Being Jewish In Portland

A plate of hamantaschen, a traditional Jewish cookie. Some Jewish cuisine can be difficult to come by in Portland. Photo by Yoninah.

 

The sounds of voices resonate off the tall, sloped roof of the Beth Israel Synagogue in SW Portland. Hundreds of voices run together in prayer to celebrate Yom Kippur, the Jewish New Year. On one of Judaism’s most important holidays, Portland’s Jewish community is out in full force. What the community lacks in size, it makes up for in dedication.

 

Jews have a long history in Oregon, having arrived alongside the first settlers on the Oregon Trail. They set up stores and sold supplies to other travellers. Stores established early on grew and the Jewish population grew along with them. However, this isn’t to say that you’ll find all that many Jews in Oregon today. They make up only a miniscule fraction of the population, 95 percent of which resides in the Portland area; especially Southwest Portland, where the majority of Synagogues and Jewish businesses can be found. For those who have always lived in Portland, a small Jewish presence isn’t at all odd. But for those who have moved here, especially from places with a larger population, seeing so few Jewish people may be strange.

 

Karen Stavis moved to Portland from the Bronx in New York City, which has a massive Jewish population and numerous all-Jewish neighborhoods. She grew up in a conservative and reformed neighborhood. “It’s not just my religion that was Jewish, but all the social norms were things that were indicative of the Jewish community. I remember around the holidays, the entire neighborhood shut down. People in New York were also just aware of everyone else’s holidays and religions. They all knew when they were happening and would say something. In Portland that just doesn’t happen.” Here, it can be difficult to find equivalent communities.

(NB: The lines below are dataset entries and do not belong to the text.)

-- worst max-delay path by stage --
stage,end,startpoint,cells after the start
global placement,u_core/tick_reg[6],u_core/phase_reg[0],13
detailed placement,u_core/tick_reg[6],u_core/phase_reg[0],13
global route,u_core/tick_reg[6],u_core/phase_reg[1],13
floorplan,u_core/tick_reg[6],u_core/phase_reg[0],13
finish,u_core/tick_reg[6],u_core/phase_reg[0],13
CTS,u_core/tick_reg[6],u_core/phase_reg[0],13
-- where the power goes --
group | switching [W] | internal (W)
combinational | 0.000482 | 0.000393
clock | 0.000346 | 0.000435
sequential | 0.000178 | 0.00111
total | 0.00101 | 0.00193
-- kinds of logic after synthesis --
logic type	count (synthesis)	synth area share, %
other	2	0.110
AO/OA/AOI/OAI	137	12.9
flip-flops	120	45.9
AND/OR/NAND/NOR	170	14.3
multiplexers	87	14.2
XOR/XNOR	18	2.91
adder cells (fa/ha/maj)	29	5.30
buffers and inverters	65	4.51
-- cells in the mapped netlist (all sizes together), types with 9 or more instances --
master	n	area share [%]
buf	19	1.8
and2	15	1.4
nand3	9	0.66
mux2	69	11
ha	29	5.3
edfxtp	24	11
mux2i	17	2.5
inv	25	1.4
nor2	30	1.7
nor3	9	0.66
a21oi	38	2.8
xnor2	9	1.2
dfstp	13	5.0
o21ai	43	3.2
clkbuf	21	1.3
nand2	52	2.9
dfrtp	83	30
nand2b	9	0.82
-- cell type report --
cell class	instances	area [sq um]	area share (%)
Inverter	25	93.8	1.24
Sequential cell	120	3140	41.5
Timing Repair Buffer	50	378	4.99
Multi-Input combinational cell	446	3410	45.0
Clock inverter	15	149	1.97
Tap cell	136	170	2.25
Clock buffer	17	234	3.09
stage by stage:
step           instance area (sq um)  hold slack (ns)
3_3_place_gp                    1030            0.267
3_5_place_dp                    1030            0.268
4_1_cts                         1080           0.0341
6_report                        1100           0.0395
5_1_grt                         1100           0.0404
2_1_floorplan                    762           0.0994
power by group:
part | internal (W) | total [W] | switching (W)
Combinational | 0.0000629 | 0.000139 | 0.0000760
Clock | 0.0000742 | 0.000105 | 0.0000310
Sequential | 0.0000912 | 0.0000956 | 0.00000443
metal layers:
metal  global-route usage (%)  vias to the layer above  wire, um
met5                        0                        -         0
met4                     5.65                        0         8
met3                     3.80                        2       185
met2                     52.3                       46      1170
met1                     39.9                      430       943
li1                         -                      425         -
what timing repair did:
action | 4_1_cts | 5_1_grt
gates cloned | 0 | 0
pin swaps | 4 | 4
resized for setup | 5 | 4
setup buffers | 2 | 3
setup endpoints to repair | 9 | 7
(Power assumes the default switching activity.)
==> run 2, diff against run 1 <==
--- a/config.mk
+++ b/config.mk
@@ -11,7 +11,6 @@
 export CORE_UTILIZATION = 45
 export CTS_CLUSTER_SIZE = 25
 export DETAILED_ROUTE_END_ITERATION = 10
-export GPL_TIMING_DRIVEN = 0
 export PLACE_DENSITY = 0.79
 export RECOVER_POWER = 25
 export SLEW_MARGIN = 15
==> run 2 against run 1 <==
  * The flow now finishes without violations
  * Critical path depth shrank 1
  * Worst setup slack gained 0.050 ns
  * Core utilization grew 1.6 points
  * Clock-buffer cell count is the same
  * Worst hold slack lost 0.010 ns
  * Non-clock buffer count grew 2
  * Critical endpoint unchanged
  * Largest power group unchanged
**src/hdl/assert_macros.svh**
```systemverilog
// assertion helpers shared by the scanner modules
`ifndef ASSERT_MACROS_SVH
`define ASSERT_MACROS_SVH

// property must hold at every clock edge outside reset
`define ASSERT_ALWAYS(lbl, clk, rst, prop, msg) \
   lbl: assert property (@(posedge clk) disable iff (rst) (prop)) else $error(msg);

// condition must never be seen outside reset
`define ASSERT_NEVER(lbl, clk, rst, cond, msg) \
   lbl: assert property (@(posedge clk) disable iff (rst) !(cond)) else $error(msg);

`endif

```
**src/hdl/ssc_pkg.sv**
```systemverilog
`default_nettype none
package ssc_pkg;

   // paren depth counter and reported depth
   localparam int DEPTH_BITS = 16;
   localparam int PAREN_W    = 16;

   typedef logic [DEPTH_BITS-1:0] depth_type;
   typedef logic [PAREN_W-1:0]    paren_type;

   // configuration port
   localparam int CSR_ADDR_W = 3;
   localparam int CSR_DATA_W = 32;
   localparam logic [7:0] MARKER_RESET = 8'd59;

   typedef enum logic [0:0] {
      REG_COMMENT_MARKER = 1'b0
   } reg_index_type;

   // character codes
   localparam logic [7:0] CH_OPEN   = 8'h28;
   localparam logic [7:0] CH_CLOSE  = 8'h29;
   localparam logic [7:0] CH_QUOTE  = 8'h22;
   localparam logic [7:0] CH_BSLASH = 8'h5c;
   localparam logic [7:0] CH_LOW_T  = 8'h74;
   localparam logic [7:0] CH_LOW_N  = 8'h6e;
   localparam logic [7:0] CH_TAB    = 8'h09;
   localparam logic [7:0] CH_NL     = 8'h0a;
   localparam logic [7:0] CH_VT     = 8'h0b;
   localparam logic [7:0] CH_FF     = 8'h0c;
   localparam logic [7:0] CH_CR     = 8'h0d;
   localparam logic [7:0] CH_SPACE  = 8'h20;

   typedef enum logic [2:0] {
      ERR_NONE        = 3'd0,
      ERR_EXTRA_CLOSE = 3'd1,
      ERR_BAD_ESCAPE  = 3'd2,
      ERR_UNBALANCED  = 3'd3,
      ERR_OVERFLOW    = 3'd4
   } err_type;

   // one result transaction
   typedef struct packed {
      logic [7:0] out_byte;
      logic       has_char;
      paren_type  paren_depth;
      logic       expr_end;
      err_type    error_code;
      logic       last;
   } rsp_type;

   // results handed from the scan stage to the result buffer
   typedef struct packed {
      logic    valid;
      logic    two;
      rsp_type r0;
      rsp_type r1;
   } load_type;

   function automatic logic is_blank(input logic [7:0] c);
      return (c == CH_SPACE) || (c == CH_TAB) || (c == CH_NL) ||
             (c == CH_VT) || (c == CH_FF) || (c == CH_CR);
   endfunction

endpackage
`default_nettype wire

```
**src/hdl/sexpr_stream_scanner.sv**
```systemverilog
// S-expression stream scanner: takes one text byte per req transaction and returns
// the byte after escape translation with the open paren depth, an expression-end
// flag and an error code; comments and held backslashes come back as results with
// has_char low. A byte is accepted every cycle while the result buffer has room
// and its result reaches the rsp port through the input register, then the result
// register; the one exception is an escaped quote, which returns two results and
// holds the input register while the two-entry result buffer drains. The
// comment marker is set through the csr port at byte address 0 and resets to ';'.
// end_of_stream reports an unbalanced input and returns the scanner to its reset
// state. No clearing pass follows reset.
`default_nettype none
module sexpr_stream_scanner (
   input  wire logic                              clock,
   input  wire logic                              reset,
   // input transactions
   input  wire logic                              req_valid,
   output logic                                   req_ready,
   input  wire logic [7:0]                        req_in_byte,
   input  wire logic                              req_end_of_stream,
   // result transactions
   output logic                                   rsp_valid,
   input  wire logic                              rsp_ready,
   output logic      [7:0]                        rsp_out_byte,
   output logic                                   rsp_has_char,
   output logic      [ssc_pkg::PAREN_W-1:0]       rsp_paren_depth,
   output logic                                   rsp_expr_end,
   output logic      [2:0]                        rsp_error_code,
   output logic                                   rsp_last,
   // configuration
   input  wire logic                              csr_psel,
   input  wire logic                              csr_penable,
   input  wire logic                              csr_pwrite,
   input  wire logic [ssc_pkg::CSR_ADDR_W-1:0]    csr_paddr,
   input  wire logic [ssc_pkg::CSR_DATA_W-1:0]    csr_pwdata,
   output logic      [ssc_pkg::CSR_DATA_W-1:0]    csr_prdata,
   output logic                                   csr_pready
);

   logic              [7:0] marker;
   logic                    buf_free;
   ssc_pkg::load_type       load;
   ssc_pkg::rsp_type        rsp;

   // configuration register
   ssc_csr u_csr (
      .clock   (clock),
      .reset   (reset),
      .psel    (csr_psel),
      .penable (csr_penable),
      .pwrite  (csr_pwrite),
      .paddr   (csr_paddr),
      .pwdata  (csr_pwdata),
      .prdata  (csr_prdata),
      .pready  (csr_pready),
      .marker  (marker)
   );

   // scan stage
   ssc_core u_core (
      .clock             (clock),
      .reset             (reset),
      .req_valid         (req_valid),
      .req_ready         (req_ready),
      .req_in_byte       (req_in_byte),
      .req_end_of_stream (req_end_of_stream),
      .marker            (marker),
      .buf_free          (buf_free),
      .load              (load)
   );

   // result buffer
   ssc_rsp_buf u_rsp_buf (
      .clock     (clock),
      .reset     (reset),
      .load      (load),
      .buf_free  (buf_free),
      .rsp_valid (rsp_valid),
      .rsp_ready (rsp_ready),
      .rsp       (rsp)
   );

   assign rsp_out_byte    = rsp.out_byte;
   assign rsp_has_char    = rsp.has_char;
   assign rsp_paren_depth = rsp.paren_depth;
   assign rsp_expr_end    = rsp.expr_end;
   assign rsp_error_code  = rsp.error_code;
   assign rsp_last        = rsp.last;

endmodule
`default_nettype wire

```
**src/hdl/ssc_csr.sv**
```systemverilog
`default_nettype none
module ssc_csr (
   input  wire logic                               clock,
   input  wire logic                               reset,
   input  wire logic                               psel,
   input  wire logic                               penable,
   input  wire logic                               pwrite,
   input  wire logic [ssc_pkg::CSR_ADDR_W-1:0]     paddr,
   input  wire logic [ssc_pkg::CSR_DATA_W-1:0]     pwdata,
   output logic      [ssc_pkg::CSR_DATA_W-1:0]     prdata,
   output logic                                    pready,
   output logic      [7:0]                         marker
);

   logic [7:0] marker_ff;
   logic [7:0] marker_in;
   logic       hit;

   // register index sits above the byte offset
   assign hit = (paddr[ssc_pkg::CSR_ADDR_W-1] == ssc_pkg::REG_COMMENT_MARKER);

   always_comb begin
      marker_in = marker_ff;
      if (psel && penable && pwrite && hit) begin
         marker_in = pwdata[7:0];
      end
   end

   always_ff @(posedge clock) begin
      if (reset) begin
         marker_ff <= ssc_pkg::MARKER_RESET;
      end else begin
         marker_ff <= marker_in;
      end
   end

   // read back
   assign prdata = hit ? {{(ssc_pkg::CSR_DATA_W-8){1'b0}}, marker_ff} : '0;
   assign pready = 1'b1;
   assign marker = marker_ff;

endmodule
`default_nettype wire

```
**src/hdl/ssc_core.sv**
```systemverilog
`default_nettype none
`include "assert_macros.svh"
module ssc_core (
   input  wire logic              clock,
   input  wire logic              reset,
   input  wire logic              req_valid,
   output logic                   req_ready,
   input  wire logic [7:0]        req_in_byte,
   input  wire logic              req_end_of_stream,
   input  wire logic [7:0]        marker,
   input  wire logic              buf_free,
   output ssc_pkg::load_type      load
);

   typedef enum logic [1:0] {
      MODE_NORMAL  = 2'd0,
      MODE_COMMENT = 2'd1,
      MODE_QUOTED  = 2'd2,
      MODE_ESCAPE  = 2'd3
   } mode_type;

   logic               in_valid_ff, in_valid_in;
   logic [7:0]         in_byte_ff, in_byte_in;
   logic               in_eos_ff, in_eos_in;
   mode_type           mode_ff, mode_in;
   ssc_pkg::depth_type depth_ff, depth_in;
   logic               nonblank_ff, nonblank_in;
   logic               halted_ff, halted_in;

   logic               advance;
   logic               pass;
   logic               two;
   logic [7:0]         pass_byte;
   ssc_pkg::err_type   err;
   logic               seen;
   logic               eend;
   ssc_pkg::paren_type rep_depth;

   // input register frees when its transaction moves on to the result buffer
   assign advance   = in_valid_ff && buf_free;
   assign req_ready = !in_valid_ff || buf_free;

   // mode and depth update for the held byte
   always_comb begin
      mode_in   = mode_ff;
      depth_in  = depth_ff;
      halted_in = halted_ff;
      pass      = 1'b0;
      two       = 1'b0;
      pass_byte = in_byte_ff;
      err       = ssc_pkg::ERR_NONE;
      if (in_eos_ff) begin
         if (!halted_ff && ((depth_ff != '0) || (mode_ff == MODE_QUOTED) ||
                            (mode_ff == MODE_ESCAPE))) begin
            err = ssc_pkg::ERR_UNBALANCED;
         end
         mode_in   = MODE_NORMAL;
         depth_in  = '0;
         halted_in = 1'b0;
      end else if (!halted_ff) begin
         unique case (mode_ff)
            MODE_NORMAL: begin
               if (in_byte_ff == ssc_pkg::CH_OPEN) begin
                  if (depth_ff == '1) begin
                     halted_in = 1'b1;
                     err       = ssc_pkg::ERR_OVERFLOW;
                  end else begin
                     depth_in = depth_ff + ssc_pkg::depth_type'(1);
                     pass     = 1'b1;
                  end
               end else if (in_byte_ff == ssc_pkg::CH_CLOSE) begin
                  if (depth_ff == '0) begin
                     halted_in = 1'b1;
                     err       = ssc_pkg::ERR_EXTRA_CLOSE;
                  end else begin
                     depth_in = depth_ff - ssc_pkg::depth_type'(1);
                     pass     = 1'b1;
                  end
               end else if (in_byte_ff == ssc_pkg::CH_QUOTE) begin
                  mode_in = MODE_QUOTED;
                  pass    = 1'b1;
               end else if (in_byte_ff == marker) begin
                  mode_in = MODE_COMMENT;
               end else begin
                  pass = 1'b1;
               end
            end
            MODE_COMMENT: begin
               if (in_byte_ff == ssc_pkg::CH_NL) begin
                  mode_in = MODE_NORMAL;
               end
            end
            MODE_QUOTED: begin
               if (in_byte_ff == ssc_pkg::CH_QUOTE) begin
                  mode_in = MODE_NORMAL;
                  pass    = 1'b1;
               end else if (in_byte_ff == ssc_pkg::CH_BSLASH) begin
                  mode_in = MODE_ESCAPE;
               end else begin
                  pass = 1'b1;
               end
            end
            MODE_ESCAPE: begin
               if (in_byte_ff == ssc_pkg::CH_QUOTE) begin
                  mode_in = MODE_QUOTED;
                  two     = 1'b1;
               end else if (in_byte_ff == ssc_pkg::CH_LOW_T) begin
                  mode_in   = MODE_QUOTED;
                  pass_byte = ssc_pkg::CH_TAB;
                  pass      = 1'b1;
               end else if (in_byte_ff == ssc_pkg::CH_LOW_N) begin
                  mode_in   = MODE_QUOTED;
                  pass_byte = ssc_pkg::CH_NL;
                  pass      = 1'b1;
               end else if ((in_byte_ff == marker) ||
                            (in_byte_ff == ssc_pkg::CH_BSLASH)) begin
                  mode_in = MODE_QUOTED;
                  pass    = 1'b1;
               end else begin
                  halted_in = 1'b1;
                  err       = ssc_pkg::ERR_BAD_ESCAPE;
               end
            end
            default: begin
               mode_in = MODE_NORMAL;
            end
         endcase
      end
   end

   // expression end and non-blank tracking
   always_comb begin
      seen        = nonblank_ff || !ssc_pkg::is_blank(pass_byte);
      eend        = pass && (depth_in == '0) && (mode_in == MODE_NORMAL) && seen;
      nonblank_in = nonblank_ff;
      if (in_eos_ff) begin
         nonblank_in = 1'b0;
      end else if (two) begin
         nonblank_in = 1'b1;
      end else if (pass) begin
         nonblank_in = seen && !eend;
      end
   end

   // end of stream reports the depth before the restart
   assign rep_depth = in_eos_ff ? ssc_pkg::paren_type'(depth_ff)
                                : ssc_pkg::paren_type'(depth_in);

   // results; an escaped quote gives the backslash and then the quote
   always_comb begin
      load.valid          = advance;
      load.two            = two;
      load.r0.out_byte    = two ? ssc_pkg::CH_BSLASH : (pass ? pass_byte : 8'h00);
      load.r0.has_char    = pass || two;
      load.r0.paren_depth = rep_depth;
      load.r0.expr_end    = eend;
      load.r0.error_code  = err;
      load.r0.last        = !two;
      load.r1.out_byte    = ssc_pkg::CH_QUOTE;
      load.r1.has_char    = 1'b1;
      load.r1.paren_depth = rep_depth;
      load.r1.expr_end    = 1'b0;
      load.r1.error_code  = ssc_pkg::ERR_NONE;
      load.r1.last        = 1'b1;
   end

   // input register next values
   always_comb begin
      in_valid_in = in_valid_ff;
      in_byte_in  = in_byte_ff;
      in_eos_in   = in_eos_ff;
      if (req_ready) begin
         in_valid_in = req_valid;
         if (req_valid) begin
            in_byte_in = req_in_byte;
            in_eos_in  = req_end_of_stream;
         end
      end
   end

   always_ff @(posedge clock) begin
      if (reset) begin
         in_valid_ff <= 1'b0;
         mode_ff     <= MODE_NORMAL;
         depth_ff    <= '0;
         nonblank_ff <= 1'b0;
         halted_ff   <= 1'b0;
      end else begin
         in_valid_ff <= in_valid_in;
         if (advance) begin
            mode_ff     <= mode_in;
            depth_ff    <= depth_in;
            nonblank_ff <= nonblank_in;
            halted_ff   <= halted_in;
         end
      end
      in_byte_ff <= in_byte_in;
      in_eos_ff  <= in_eos_in;
   end

   // checks
   `ASSERT_ALWAYS(a_err_drops, clock, reset, (load.valid && (load.r0.error_code != ssc_pkg::ERR_NONE)) |-> (!load.r0.has_char && !load.r0.expr_end && load.r0.last), "error result carries a character")
   `ASSERT_ALWAYS(a_pair_order, clock, reset, (load.valid && load.two) |-> (!load.r0.last && load.r0.has_char && !load.r0.expr_end), "escaped quote pair malformed")
   `ASSERT_ALWAYS(a_halt_sticky, clock, reset, halted_ff |=> (halted_ff || $past(advance && in_eos_ff)), "halt cleared without end of stream")

endmodule
`default_nettype wire

```
**src/hdl/ssc_rsp_buf.sv**
```systemverilog
`default_nettype none
`include "assert_macros.svh"
module ssc_rsp_buf (
   input  wire logic              clock,
   input  wire logic              reset,
   input  wire ssc_pkg::load_type load,
   output logic                   buf_free,
   output logic                   rsp_valid,
   input  wire logic              rsp_ready,
   output ssc_pkg::rsp_type       rsp
);

   ssc_pkg::rsp_type slot0_ff, slot0_in;
   ssc_pkg::rsp_type slot1_ff, slot1_in;
   logic [1:0]       cnt_ff, cnt_in;
   logic             pop;

   assign pop      = (cnt_ff != 2'd0) && rsp_ready;
   assign buf_free = (cnt_ff == 2'd0) || ((cnt_ff == 2'd1) && rsp_ready);

   // load a fresh pair or shift the second slot forward
   always_comb begin
      slot0_in = slot0_ff;
      slot1_in = slot1_ff;
      cnt_in   = cnt_ff;
      if (load.valid) begin
         slot0_in = load.r0;
         slot1_in = load.r1;
         cnt_in   = load.two ? 2'd2 : 2'd1;
      end else if (pop) begin
         slot0_in = slot1_ff;
         cnt_in   = cnt_ff - 2'd1;
      end
   end

   always_ff @(posedge clock) begin
      if (reset) begin
         cnt_ff <= 2'd0;
      end else begin
         cnt_ff <= cnt_in;
      end
      slot0_ff <= slot0_in;
      slot1_ff <= slot1_in;
   end

   assign rsp_valid = (cnt_ff != 2'd0);
   assign rsp       = slot0_ff;

   // checks
   `ASSERT_NEVER(a_cnt_range, clock, reset, cnt_ff == 2'd3, "result count out of range")
   `ASSERT_ALWAYS(a_last_pending, clock, reset, (rsp_valid && !slot0_ff.last) |-> (cnt_ff == 2'd2), "non-final result without a follower")
   `ASSERT_ALWAYS(a_pair_drain, clock, reset, ((cnt_ff == 2'd2) && rsp_ready) |=> ((cnt_ff == 2'd1) && slot0_ff.last), "second result lost")

endmodule
`default_nettype wire

```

“What brought me out here was my daughter and grandchildren. I really wanted to find a Jewish community here, not so much a temple, but to find other Jewish people so that the typical norms were there. My children and grandchildren are Jewish and they had Jewish friends, so initially a lot of my friendships were their friend’s parents who had [moved to Portland],” said Stavis.

 

Stavis has since found that place at Mittleman Jewish Community Center, located just off SW Capitol Highway. She was able to seek out other people by putting up postings on Nextdoor, a popular online message board. Resources like this make it easier to seek out similar people in a place where it often feels like they can’t be found.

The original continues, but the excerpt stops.